Contrasts: Craig Venter and NSABB on synthetic biology

 Craig Venter: On the verge of creating synthetic life Two rather contrasting videos on synthetic biology this month. In the first videocast, released by TED, Craig Venter exposes his grand vision of synthetic genomics. He insists on the notion of 'combinatorial genomics', that will combine the power of large scale DNA synthesis ('robots that can make a million chromosomes a day') with a database of 20 million genes, 'the design components of the future'. This approach, a pragmatic mixture of rational function-oriented design and empirical large-scale selection, is envisioned to prepare a modern 'Cambrian explosion' of new synthetic species. It is good to see Craig Venter laughing when announcing casually the 'modest goal of replacing the entire petro-chemical industry'. In any case, Craig Venter appears to be more concerned that the technology may not develop sufficiently rapidly to match the urgency and scale of the major ecological and medical challenges faced by our planet than by potential threats represented by harmful biohacking and bioterror.

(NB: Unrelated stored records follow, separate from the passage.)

Context: an optimization exercise on an open-source flow, tuned for small area. The choices shown serve that exercise and are no tape-out recipe. Where RTL was checked, it was by simulation tests only, not by an equivalence proof against the original. Power figures rest on the tool's default switching activity, not on a simulated workload. The flow treats the clock pin as an ideal source, which a real chip does not have.

// rvCoreTop
module rvCoreTop (
  input  wire         clk,
  input  wire         reset,
  output wire         wb_cyc,
  output wire         wb_stb,
  output wire         wb_we,
  output wire [31:0]  wb_adr,
  output wire [31:0]  wb_dat_w,
  output wire [3:0]   wb_sel,
  input  wire [31:0]  wb_dat_r,
  input  wire         wb_ack,
  output wire [63:0]  retired_count
);
==> flow/config.mk <==
export PLATFORM = sky130hd
export DESIGN_NAME = rvCoreTop
export DESIGN_NICKNAME = rvCoreTop
export VERILOG_FILES = /design/flow/design.v
export SDC_FILE = /design/flow/constraint.sdc
export NUM_CORES = 4
export LEC_CHECK = 0
export CAP_MARGIN = 20
export CORE_MARGIN = 2
export CORE_UTILIZATION = 40
export SLEW_MARGIN = 20
==> flow/constraint.sdc <==
create_clock -name core_clock -period 10.0 [get_ports {clk}]
set_input_delay 2.0000 -clock core_clock [delete_from_list [all_inputs] [get_ports {clk}]]
set_output_delay 2.0000 -clock core_clock [all_outputs]
set_load 0.01 [all_outputs]
standard.sh (not shown) runs the stock make flow with config.mk's settings and CLKGATE_MAP_FILE= SYNTH_SCRIPT=/design/flow/synth_recipe.tcl, a recipe that flattens the netlist after the stock synthesis.
==> flow/flow/run.sh <==
#!/bin/bash
# Layout flow: the standard ORFS flow (standard.sh) with three changes.
#  1. After the standard synthesis, the gates between the flip-flops are
#     re-mapped by ABC for area (flow/remap.tcl; four seeds, the smallest kept). Every flip-flop keeps its
#     instance name, cell type and output net. If anything about that step
#     fails or changes a flip-flop, the standard netlist is used unchanged.
#  2. Port buffers use the smallest buffer cell (every port still gets one).
#  3. The clock tree uses clkbuf_16 with larger sink clusters and no dummy loads.
# Logs: synth_make.log, remap_yosys.log, finish_make.log here; ORFS's own logs
# under orfs/logs.
set -uo pipefail
cd "$(dirname "$0")/.."
export BUFFER_PORTS_ARGS="-buffer_cell sky130_fd_sc_hd__buf_1"
export CTS_ARGS="-sink_clustering_enable -repair_clock_nets -dont_use_dummy_load -buf_list sky130_fd_sc_hd__clkbuf_16 -sink_clustering_size 30 -sink_clustering_max_diameter 100"

bash standard.sh synth > synth_make.log 2>&1 || exit 1

R=orfs/results/${FLOW_PLATFORM:-sky130hd}/rvCoreTop/base
NET=$R/1_2_yosys.v
YOSYS=${FLOW_HOME:-/OpenROAD-flow-scripts/flow}/../tools/install/yosys/bin/yosys
[[ -x $YOSYS ]] || YOSYS=yosys
LIB=${FLOW_HOME:-/OpenROAD-flow-scripts/flow}/platforms/sky130hd/lib/sky130_fd_sc_hd__tt_025C_1v80.lib
cp $NET remap_standard.v
flops() { grep -oE "^\s*(sky130_fd_sc_hd__|KEEP_)(dfxtp_1|edfxtp_1)\s+\S+" "$1" | sed -E 's/KEEP_/sky130_fd_sc_hd__/; s/^\s+//; s/\s+/ /g' | sort; }
ok=0
if ! grep -qE "^\s*sky130_fd_sc_hd__(df|edf|sdf|sedf|dl[xr]|dfb|dfr|dfs)\w*\s" <(sed -E 's/^(\s*)sky130_fd_sc_hd__(dfxtp_1|edfxtp_1)(\s)/\1KEEP/' $NET); then
  sed -E 's/^(\s*)sky130_fd_sc_hd__(dfxtp_1|edfxtp_1)(\s)/\1KEEP_\2\3/' remap_standard.v > remap_in.v
  DU=$(sed -n '/DONT_USE_CELLS/,/^#/p' ${FLOW_HOME:-/OpenROAD-flow-scripts/flow}/platforms/sky130hd/config.mk | grep -oE "sky130_fd_sc_hd__\w+" | tr '\n' ' ')
  # Four ABC runs with different random seeds, in parallel; keep the smallest.
  for seed in 0 1 2 3; do
    echo "strash; dc2; &get -n; &deepsyn -T 40 -S $seed; &put; dc2; &get -n; &deepsyn -T 40 -S $((seed + 4)); &put; dch -f; amap -F 20 -A 50" > remap_$seed.abc
    REMAP_LIB=$LIB REMAP_IN=remap_in.v REMAP_STUBS=flow/keep_stubs.v REMAP_OUT=remap_out_$seed.v \
      REMAP_ABC=remap_$seed.abc REMAP_TOP=${FLOW_TOP:-rvCoreTop} REMAP_DONT_USE="$DU" \
      timeout 900 $YOSYS -c flow/remap.tcl > remap_yosys_$seed.log 2>&1 &
  done
  wait
  best=""; best_area=""
  for seed in 0 1 2 3; do
    a=$(grep -E "Chip area for module" remap_yosys_$seed.log | tail -1 | awk '{print $NF}')
    if [[ -n "$a" && -s remap_out_$seed.v ]] && grep -q "^End of script" remap_yosys_$seed.log; then
      if [[ -z "$best" ]] || awk -v x="$a" -v y="$best_area" 'BEGIN{exit !(x < y)}'; then best=$seed; best_area=$a; fi
    fi
  done
  echo "remap: areas $(grep -hE "Chip area for module" remap_yosys_*.log | awk '{print $NF}' | tr '\n' ' '); best seed $best" > remap_yosys.log
  if [[ -n "$best" ]]; then
    sed -E 's/^(\s*)KEEP_(dfxtp_1|edfxtp_1)(\s)/\1sky130_fd_sc_hd__\2\3/' remap_out_$best.v > remap_final.v
    if cmp -s <(flops remap_standard.v) <(flops remap_final.v) && [[ $(flops remap_final.v | wc -l) -gt 0 ]] \
       && ! grep -q "KEEP_" remap_final.v; then
      ok=1
    fi
  fi
fi
if [[ $ok == 1 ]]; then
  echo "remap: using the re-mapped netlist" >> remap_yosys.log
  cp remap_final.v $NET
  touch $NET
else
  echo "remap: keeping the standard netlist" >> remap_yosys.log
fi

bash standard.sh finish > finish_make.log 2>&1
Other scripts of this flow, unchanged in this note and not shown: flow/flow/keep_stubs.v, flow/flow/remap.tcl
Next try:
--- a/flow/design.v
+++ b/flow/design.v
@@ -19,42 +19,42 @@
                          S_BR2   = 4'd3,    
                          S_STS   = 4'd4,    
                          S_MEMR  = 4'd5,    
                          S_MEMW  = 4'd6,    
                          S_GL    = 4'd7,    
                          S_GWL   = 4'd8,    
                          S_GS    = 4'd9,    
                          S_L     = 4'd10,   
                          S_XL    = 4'd11,   
                          S_XS    = 4'd12,   
-                         S_C     = 4'd13;   
+                         S_C     = 4'd13,   
+                         S_FSLT  = 4'd14;   
   logic [3:0]   st;
   logic [2:0]   ph;
   logic         req;
   logic [31:0]  D;
   logic [31:0]  A;
   logic [31:0]  P;
   logic [3:0]   idxc;     
   logic [2:0]   f3c;      
   logic [2:0]   cnt;
   logic [1:0]   sr;
   logic         c1;
   logic         c2;
-  logic         zf;
-  logic         flag;
-  logic         sgn;
-  logic         sltw;
+  logic         zf;       
   logic [63:0]  retired;
   wire ph0 = (ph == 3'd0);
   wire ph7 = (ph == 3'd7);
   wire ack = req & wb_ack;
   wire inExec = (st == S_EXEC);
+  wire flag   = zf;
+  wire sgn    = zf;
   wire       b6 = D[6];
   wire       b5 = D[5];
   wire       b4 = D[4];
   wire       b3 = D[3];
   wire       b2 = D[2];
   wire [2:0] f3 = D[14:12];
   wire isALU   = b4 & ~b2;
   wire isLUI   = b4 & b2 & b5;
   wire isAUIPC = b4 & b2 & ~b5;
   wire isJAL   = ~b4 & b6 & b3;
@@ -157,21 +157,21 @@
   wire [3:0] xout = win[rp +: 4];
   always_comb
   begin
     wen = 1'b0;
     wd  = xout;
     if (inExec)
     begin
       wen = b4 | (b6 & b2);
       wd  = res;
     end
-    else if (sltw)
+    else if (st == S_FSLT)
     begin
       wen = 1'b1;
       wd  = {3'b000, flag};
     end
     else if ((st == S_XL) | (st == S_XS))
       wen = 1'b1;
   end
   wire [3:0] stin = ((f3c[1:0] == 2'b00) & (ph[2] | ph[1])) ? D[27:24]
                   : (((f3c[1:0] == 2'b01) & ph[2]) ? D[19:16] : r2);
   wire       rfill = right & ((st == S_GS) | (st == S_XS));
@@ -197,41 +197,39 @@
       always_ff @(posedge clk)
         if (aw & (ph == j))
           A[4*j +: 4] <= ain;    
     end
   endgenerate
   wire isSTr = ~wb_dat_r[6] & wb_dat_r[5] & ~wb_dat_r[4];
   always_ff @(posedge clk)
   begin
     c1   <= s1[4];
     c2   <= s2[4];
-    zf   <= zacc;
-    sltw <= inExec & ph7 & isSLT;
-    if (inExec & ph7)
-      flag <= cond;
+    if (inExec)
+      zf <= ph7 ? cond : zacc;
+    else if ((st == S_L) & ph7)
+      zf <= f3c[1] & r2[3];
+    else if (isXL & (ph == {1'b0, f3c[0], 1'b1}))
+      zf <= D[3] & ~f3c[2];
     if (ack & ~wb_we & (st != S_MEMR))    
     begin
       idxc <= isSTr ? wb_dat_r[23:20] : wb_dat_r[10:7];
       f3c  <= {wb_dat_r[14], wb_dat_r[13] | (wb_dat_r[4] & wb_dat_r[30]), wb_dat_r[12]};
     end
     if (inExec & ph0 & (isLD | isST))
       cnt <= {s1[1:0], 1'b0};    
     if (inExec & ph0 & isSH)
       {cnt, sr} <= b5 ? {cnt[2], r2} : D[24:20];
     if (inExec & (ph == 3'd1) & isSH & b5)
       cnt[2] <= r2[0];
     if ((st == S_MEMW) & ack)
       cnt <= ph;
-    if ((st == S_L) & ph7)
-      sgn <= f3c[1] & r2[3];
-    if (isXL & (ph == {1'b0, f3c[0], 1'b1}))
-      sgn <= D[3] & ~f3c[2];
   end
   always_ff @(posedge clk)
   begin
     if (reset)
     begin
       st      <= S_INIT;
       ph      <= 3'd0;
       req     <= 1'b0;
     end
     else
@@ -265,24 +263,26 @@
             begin
               st  <= S_MEMR;
               req <= 1'b1;
             end
             else if (isST)
               st <= S_STS;
             else if (isSH)
               st <= S_L;
             else
             begin
-              st  <= S_FETCH;
+              st  <= isSLT ? S_FSLT : S_FETCH;
               req <= 1'b1;
             end
           end
+        S_FSLT:
+          st <= S_FETCH;
         S_STS:
           if (ph7)
           begin
             st  <= S_MEMW;
             req <= 1'b1;
           end
         S_MEMR:
           if (wb_ack)
           begin
             if ((~pt[3] & ~(ph[2] & ph[1])) | ph7)
The new run ran to the end with no violations.
Clock power barely changes.
Clock-buffer cell count is unchanged.
Synthesized area barely changes.
Register-to-register slack gets worse by 0.20 ns.
Worst hold slack gets worse by 0.014 ns.
Sequential cell count goes down by 3.
Sequential power stays flat.
Core utilization stays flat.
Cell count is about the same.
Design area is about the same.
Via count goes up by 1.5%.
Non-clock buffer count goes down by 4.
For the second run of this note, only the layout was checked, not whether the RTL still works.

==> what the ideal ports hide <==
No port has a modelled driver above. Below, the same layouts with a new extraction and two added sets of constraints. Step 1 assumes that a clkbuf_16 drives the clock port and a buf_2 every other input. Step 2 also shifts input and output timing later by t, the mid clock arrival at the registers, as if the neighbouring blocks saw the same clock. Three values: ideal, step 1, step 2; two values: the first two.
| run | t, ns | setup slack, ns | slew at the worst register clock pin (ns) | worst slew at a driven data input, ns |
|---|---|---|---|---|
| the first run | 0.633 | 1.082 / 1.082 / 1.082 | 0.12 / 0.12 | 0.08 |
| the second run | 0.627 | 0.887 / 0.887 / 0.887 | 0.12 / 0.12 | 0.08 |
After both steps setup and hold are still met in every run listed.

webcast of the NSABB Meeting, Day 1The second video, admittedly less entertaining, is a recording of the recent deliberations of the National Science Advisory Board for Biosecurity (NSABB). In his presentation entitled 'Assessing Biosecurity Concerns Related to Synthetic Biology', David Relman presents some preliminary findings and recommendations of the Working Group on Synthetic Genomics (jump to 1hr:34min:37sec). It is interesting to see that no consensus definition of synthetic biology exists among the various practitioners of the field, who all use different blends of the typical bottom-up engineering approach assembling circuits from standard components and top-down strategy, based on the modifications of existing genomes. Beyond the lack of definition, the current ability to predict biological functions from sequence (eg virulence) remains very limited complicating the possibility of realistic risk assessment. Finally, the development of synthetic biology can be seen as an extension of the success of 'kit-based' molecular biology, which facilitates access of these technologies to groups outside the traditional Life Sciences communities and institutions, making the mission of oversight, outreach and eduction more challenging. David Relman also clearly emphasizes the importance of not discouraging the enthusiasm directed towards potentially beneficial research and applications by overzealous oversight and regulations.

The intersection between the two talks above was perhaps made when the question of virulence was raised (jump to 1hr:59min:35sec). The fraction of pathogenic agents is very small compared to the number of existing species, a point also made by Craig Venter, and the rate of appearance of new pathogens is low. The idea was then raised as whether it would be possible to roughly estimate the risk of creating synthetic pathogens by calculating the likelihood that the amount of natural recombination responsible for the emergence of new pathogens 'in the wild' could be matched by an equivalent amount of experimental recombination in the laboratory. In other words, is there any way to estimate the probability that new forms of virulence could emerge from the announced synthetic 'Cambrian explosion'?